2019-TIOL-1521-ITAT-MUM

IN THE INCOME TAX APPELLATE TRIBUNAL
BENCH ‘F’ MUMBAI

ITA No.7030/Mum/2018
Assessment Year: 2013-14

M/s V K LALCO PVT LTD
1017/18, DALAMAL TOWER, 10TH FLOOR
NARIMAN POINT, MUMBAI – 400021
PAN NO:AAACV9820A

Vs

DEPUTY COMMISSIONER OF INCOME TAX
WARD 3(3)(2), ROOM NO 609, 6TH FLOOR
AAYAKAR BHAVAN, M K ROAD
MUMBAI – 400020

C N Prasad, JM & Rajesh Kumar, AM

Date of Hearing: June 10, 2019
Date of Decision: June 19, 2019

Appellant Rep by: Shri Hari S Raheja, AR
Respondent Rep by: 
Shri Rajiv Gubgotra, DR

Income Tax – Sections 271(1)(c) & 292B

Keywords – Levy of penalty – Concealment – Excess claim of TDS – reasonable cause

During the assessment proceedings, the assessee had claimed TDS on Rs.3,48,120 regarding which the correlating income had not been offered. The TDS belonged to some other party who had paid appropriate income to tax in return. The AO however, rejected the claim while clarifying that assessee had not offered the corresponding income to tax and even initiated penalty proceedings for concealment of income u/s 271(1)(c). The AO levied it on the ground that no explanation for excess claim of TDS had been made in the return by the assessee and therefore the contention that there was no concealment of income, could not be accepted. In the appellate proceedings, the CIT(A) observed that the assessee had participated in penalty proceedings for which he had been given proper opportunity to respond and therefore the case would circumscribe the provision of section 292B. Further, the assessee had appealed against the order of CIT(A) in the ITAT, but in vain.

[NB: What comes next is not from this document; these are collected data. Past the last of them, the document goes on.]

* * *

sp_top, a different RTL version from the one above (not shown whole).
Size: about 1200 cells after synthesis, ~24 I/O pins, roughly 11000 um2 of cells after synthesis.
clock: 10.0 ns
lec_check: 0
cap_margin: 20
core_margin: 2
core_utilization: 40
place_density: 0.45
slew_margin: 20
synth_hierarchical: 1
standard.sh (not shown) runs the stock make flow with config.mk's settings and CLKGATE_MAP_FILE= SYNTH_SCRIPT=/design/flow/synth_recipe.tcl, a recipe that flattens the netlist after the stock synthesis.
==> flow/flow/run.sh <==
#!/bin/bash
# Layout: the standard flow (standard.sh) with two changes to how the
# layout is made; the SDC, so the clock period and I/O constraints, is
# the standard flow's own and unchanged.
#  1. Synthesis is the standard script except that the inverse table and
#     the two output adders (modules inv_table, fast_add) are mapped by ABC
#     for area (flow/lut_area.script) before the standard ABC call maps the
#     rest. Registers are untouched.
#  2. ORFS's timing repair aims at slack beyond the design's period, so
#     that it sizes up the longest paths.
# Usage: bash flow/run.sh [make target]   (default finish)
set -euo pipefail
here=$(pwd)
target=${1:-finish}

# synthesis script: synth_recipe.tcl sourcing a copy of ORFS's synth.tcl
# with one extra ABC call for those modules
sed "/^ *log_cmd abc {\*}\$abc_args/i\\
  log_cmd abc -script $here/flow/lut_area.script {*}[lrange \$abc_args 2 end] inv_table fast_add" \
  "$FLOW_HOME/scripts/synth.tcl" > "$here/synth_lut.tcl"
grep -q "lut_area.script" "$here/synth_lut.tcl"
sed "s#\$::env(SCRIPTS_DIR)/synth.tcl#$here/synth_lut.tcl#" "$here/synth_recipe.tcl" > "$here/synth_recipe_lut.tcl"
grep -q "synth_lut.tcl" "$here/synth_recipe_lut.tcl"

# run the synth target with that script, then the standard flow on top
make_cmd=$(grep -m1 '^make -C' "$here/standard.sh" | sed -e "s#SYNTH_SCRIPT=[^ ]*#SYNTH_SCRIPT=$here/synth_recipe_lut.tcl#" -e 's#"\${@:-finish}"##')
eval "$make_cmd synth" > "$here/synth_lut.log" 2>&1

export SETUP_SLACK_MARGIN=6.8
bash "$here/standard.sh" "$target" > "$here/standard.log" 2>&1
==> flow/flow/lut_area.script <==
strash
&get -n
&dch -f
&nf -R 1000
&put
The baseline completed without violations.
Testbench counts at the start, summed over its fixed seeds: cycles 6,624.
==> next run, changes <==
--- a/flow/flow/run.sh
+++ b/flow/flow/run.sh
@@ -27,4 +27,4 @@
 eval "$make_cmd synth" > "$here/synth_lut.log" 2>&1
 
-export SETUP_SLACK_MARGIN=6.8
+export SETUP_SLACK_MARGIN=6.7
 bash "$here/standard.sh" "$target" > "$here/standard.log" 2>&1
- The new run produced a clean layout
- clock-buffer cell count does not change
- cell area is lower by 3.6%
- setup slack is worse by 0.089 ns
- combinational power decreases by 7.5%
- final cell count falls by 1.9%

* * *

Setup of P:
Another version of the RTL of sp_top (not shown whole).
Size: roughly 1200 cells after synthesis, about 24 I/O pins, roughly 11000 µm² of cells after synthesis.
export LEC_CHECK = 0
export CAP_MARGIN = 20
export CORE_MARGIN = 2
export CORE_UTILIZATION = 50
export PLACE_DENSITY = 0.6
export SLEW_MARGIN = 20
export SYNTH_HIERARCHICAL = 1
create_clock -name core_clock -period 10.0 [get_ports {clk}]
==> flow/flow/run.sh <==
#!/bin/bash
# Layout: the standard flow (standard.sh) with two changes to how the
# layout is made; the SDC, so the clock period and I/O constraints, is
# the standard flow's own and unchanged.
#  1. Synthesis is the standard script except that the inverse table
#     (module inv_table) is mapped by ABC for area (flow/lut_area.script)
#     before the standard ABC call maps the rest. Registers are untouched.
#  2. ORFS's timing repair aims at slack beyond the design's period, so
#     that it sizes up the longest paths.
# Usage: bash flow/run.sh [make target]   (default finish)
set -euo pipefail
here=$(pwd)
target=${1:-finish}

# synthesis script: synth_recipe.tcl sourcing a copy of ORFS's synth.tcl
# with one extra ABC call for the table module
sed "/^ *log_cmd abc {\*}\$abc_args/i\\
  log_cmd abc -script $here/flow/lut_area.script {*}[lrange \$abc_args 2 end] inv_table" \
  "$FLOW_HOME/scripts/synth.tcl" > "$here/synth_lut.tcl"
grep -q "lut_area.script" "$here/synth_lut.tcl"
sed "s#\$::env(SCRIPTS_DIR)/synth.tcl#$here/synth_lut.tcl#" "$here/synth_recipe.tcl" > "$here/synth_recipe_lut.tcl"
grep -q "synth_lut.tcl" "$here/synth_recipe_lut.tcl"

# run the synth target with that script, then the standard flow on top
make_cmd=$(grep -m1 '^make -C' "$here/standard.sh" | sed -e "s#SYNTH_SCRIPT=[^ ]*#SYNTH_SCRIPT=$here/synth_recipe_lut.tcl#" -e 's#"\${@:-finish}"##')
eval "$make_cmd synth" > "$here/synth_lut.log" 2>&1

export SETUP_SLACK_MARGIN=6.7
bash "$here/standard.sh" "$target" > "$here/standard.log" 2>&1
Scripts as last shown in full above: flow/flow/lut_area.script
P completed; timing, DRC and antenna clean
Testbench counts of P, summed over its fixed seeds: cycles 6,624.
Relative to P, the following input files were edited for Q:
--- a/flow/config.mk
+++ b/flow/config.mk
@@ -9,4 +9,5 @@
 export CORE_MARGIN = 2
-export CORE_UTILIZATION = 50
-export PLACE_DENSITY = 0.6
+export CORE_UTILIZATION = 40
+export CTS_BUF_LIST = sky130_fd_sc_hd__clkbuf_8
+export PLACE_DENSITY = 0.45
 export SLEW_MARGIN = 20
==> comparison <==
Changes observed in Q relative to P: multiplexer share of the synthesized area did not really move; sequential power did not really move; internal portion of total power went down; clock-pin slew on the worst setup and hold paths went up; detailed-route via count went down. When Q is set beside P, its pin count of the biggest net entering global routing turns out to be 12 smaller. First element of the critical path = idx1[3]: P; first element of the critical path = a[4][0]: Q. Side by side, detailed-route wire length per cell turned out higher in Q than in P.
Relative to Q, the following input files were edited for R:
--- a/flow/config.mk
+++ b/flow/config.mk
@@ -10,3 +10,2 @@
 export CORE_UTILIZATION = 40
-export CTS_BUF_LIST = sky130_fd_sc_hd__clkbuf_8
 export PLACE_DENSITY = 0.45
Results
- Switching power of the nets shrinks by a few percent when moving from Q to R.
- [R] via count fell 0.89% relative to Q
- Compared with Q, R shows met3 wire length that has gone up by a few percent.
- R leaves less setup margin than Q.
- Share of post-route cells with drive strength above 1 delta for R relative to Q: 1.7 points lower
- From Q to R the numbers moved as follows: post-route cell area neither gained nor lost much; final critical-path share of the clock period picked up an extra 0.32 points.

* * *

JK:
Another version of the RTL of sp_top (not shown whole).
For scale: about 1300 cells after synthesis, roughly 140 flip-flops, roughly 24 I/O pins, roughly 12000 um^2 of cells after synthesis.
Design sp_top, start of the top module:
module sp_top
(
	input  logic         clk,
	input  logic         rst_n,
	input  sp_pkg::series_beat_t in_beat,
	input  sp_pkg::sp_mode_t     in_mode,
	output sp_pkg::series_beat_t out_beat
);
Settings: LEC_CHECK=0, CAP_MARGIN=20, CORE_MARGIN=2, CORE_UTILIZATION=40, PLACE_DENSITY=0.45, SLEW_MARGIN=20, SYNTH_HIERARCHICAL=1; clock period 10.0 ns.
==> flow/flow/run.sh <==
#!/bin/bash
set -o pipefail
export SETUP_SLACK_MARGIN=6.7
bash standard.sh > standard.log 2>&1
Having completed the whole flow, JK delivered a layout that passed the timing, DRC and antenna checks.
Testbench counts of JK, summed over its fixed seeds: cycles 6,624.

On appeal, the ITAT held that,

Whether there has to be tax evasion for purpose of imposition of penalty u/s 271(1)(c) – YES: ITAT

Whether a wrong but bonafide claim of taxpayer attracts rigours of penalty – NO: ITAT

++ it is observed in this case that the penalty was levied for wrong claim of TDS in the return of income to the tune of Rs.3,48,120/- without offering the corresponding income to tax. In fact this TDS did not belong to the assessee but appeared in the form No.26AS and accordingly claimed by the assessee. In this Tribunal’s view, the penalty u/s 271(1)(c) can only be initiated and levied if there is a concealment of income or furnishing of inaccurate particulars of income on the part of the assessee. However, in this particular case it was a wrong claim of TDS and thus the provisions of section 271(1)(c) do not apply to the present case. Even for the purpose of levying of penalty, the mechanism provided in the section itself provides for calculation of penalty which is 100% to 300% of the tax sought to be evaded. In other words, there has to be tax evasion for the purpose of imposition of penalty otherwise the provisions of section 271(1)(c) do not hold good. Even on legal issue the assessee has got a very strong case as the penalty has been initiated on both the charges. The penalty notices u/s 271(1)(c) were issued in a mechanical manner without mentioning or stating the specific charge on which the penalty was proposed to be levied without any application of mind.

Assessee’s appeal allowed

Cases Cited :

CIT vs. Shri Samson Perinchery (2017) 392 ITR 4 (Bom.) = 2017-TIOL-155-HC-MUM-IT

CIT vs. Mrs. Piedade Perinchery ITXA No.1310 of 2014

ORDER

Per: Rajesh Kumar:

The present appeal has been preferred by the assessee against the order dated 17.09.2018 of the Commissioner of Income Tax (Appeals) [hereinafter referred to as the CIT(A)] relevant to assessment year 2013-14.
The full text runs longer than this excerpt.